Saturday 15 August 2020

Saturday, 15-08-20

Good morning!

Yesterday's meal photos:

Breakfast.  Not the prettiest looking pancakes in the world but arguably the most delicious (!!!).

Lunch was the home made version of the burger bowl.  I'd planned fries but didn't want them so didn't make any.  If it was a dinner, I most likely would.
I changed the recipe (link posted yesterday) a bit - after cooking the mince, I added a tbsp bbq sauce and the same of tomato puree plus a splash of water and let it simmer very, very gently for half an hour, covered.
For the sauce, I mixed a tbsp each or mayo, tomato puree and mustard ketchup and added a pinch each or garlic and onion granules.

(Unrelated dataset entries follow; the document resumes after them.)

<file path="config.mk">
export PLATFORM = sky130hd
export DESIGN_NAME = reloc_guard
export DESIGN_NICKNAME = d
export VERILOG_FILES = /design/src/rtl/reloc_pkg.sv /design/src/rtl/reloc_regs.sv /design/src/rtl/reloc_check.sv /design/src/rtl/reloc_guard.sv
export SDC_FILE = /design/constraint.sdc
export NUM_CORES = 1
export LEC_CHECK = 0
export BUFFER_PORTS_ARGS = -buffer_cell sky130_fd_sc_hd__buf_2
export CORE_UTILIZATION = 50
export CTS_BUF_LIST = sky130_fd_sc_hd__clkbuf_4 sky130_fd_sc_hd__clkbuf_8 sky130_fd_sc_hd__clkbuf_16
export CTS_CLUSTER_DIAMETER = 30
export DETAILED_ROUTE_END_ITERATION = 12
export GPL_TIMING_DRIVEN = 0
export PLACE_DENSITY = 0.76
export REMOVE_ABC_BUFFERS = 1
export SLEW_MARGIN = 20
export SYNTH_ARGS = -nofsm -noshare
export SYNTH_HDL_FRONTEND = slang
export SYNTH_SLANG_ARGS = --single-unit
</file>
<file path="constraint.sdc">
create_clock -name clk -period 6.65 [get_ports clk]
set_input_delay 0.665 -clock clk [delete_from_list [all_inputs] [get_ports clk]]
set_output_delay 0.665 -clock clk [all_outputs]
set_load 0.005 [all_outputs]
</file>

Definitely doing that again!

Dinner was OK.  I just thought the sauce lacked oomph, being neither sticky nor orange enough.  Maybe I will try it again using undiluted orange squash instead and more of the plum sauce plus maybe some sweet chilli sauce.  More calories but more impact.

Today's food plans:

B:  tomatoes on toast
I have loads of tomatoes from the garden to use and I'm looking forward to this no end.  I will just toast two small slices of wholemeal and fry my tomatoes (loads of them!) in a little spray oil for big flavours - or maybe I will be lavish and roast them in the oven with a bit of garlic and some garden thyme for even more impact.
toast:  126 cals
tomatoes:  54 cals
total: 180 cals
SW:  one healthy extra B

L:  sweet chilli beef, piece of fruit
Here's the recipe and Eileen assures me (thanks, Eileen) that it can be opened without needing to log in.
https://www.musclefood.com/sweet-chilli-beef
I have leftover protein noodles from yesterday evening so will use them instead of rice and I've taken a small piece of fillet steak out of the freezer.  I hate chewy beef and it can be very chewy from Chinese restaurants.
The only other sub is using agave nectar instead of honey in the marinade
the recipe, incl the protein noodles:  265 cals
fruit: around 55 cals
total: 320 cals
SW:  the agave nectar is one and a half syns, the noodles one syn and one tsp sesame seeds is one syn.  The rest, as far as I can tell, is free

Snack:  three babybels and some fruit
babybels:  126 cals
fruit: around 55 cals
total:  181 cals
SW:  one healthy extra A for the babybels

D:  crispy pork escalopes with runner beans, tomatoes and courgettes; kvarg or yogurt
Another Muscle Food recipe, found here.
The recipe uses veal but I have pork steaks in the freezer and will use one of them.  The vegetables are all from garden/allotment - yum!
It's adapted, of course.  I won't add the oil to the egg and I will omit the parmesan in the salad.  If I want a cheesy flavour, I might grate a babybel.  I'll use spray oil throughout, including roasting the tomatoes and courgette.
adapted recipe: 397 cals
the veg: 104
dessert:  90 cals, roughly
total:  591 cal
(probably la bit less as when you egg and crumb something, there's always quite a lot left behind)
SW:  nothing for breadcrumbs as I have decided to use some of my breakfast bread so already counted, the babybel can be part of a heA and some plain flour will be three syns

Body Magic:  a rest day today, I think.

Summary:
one and a bit healthy extra As and one healthy extra B
1272 calories - a bit low but I daresay there will be a few tomatoes from time to time and maybe a plum or two!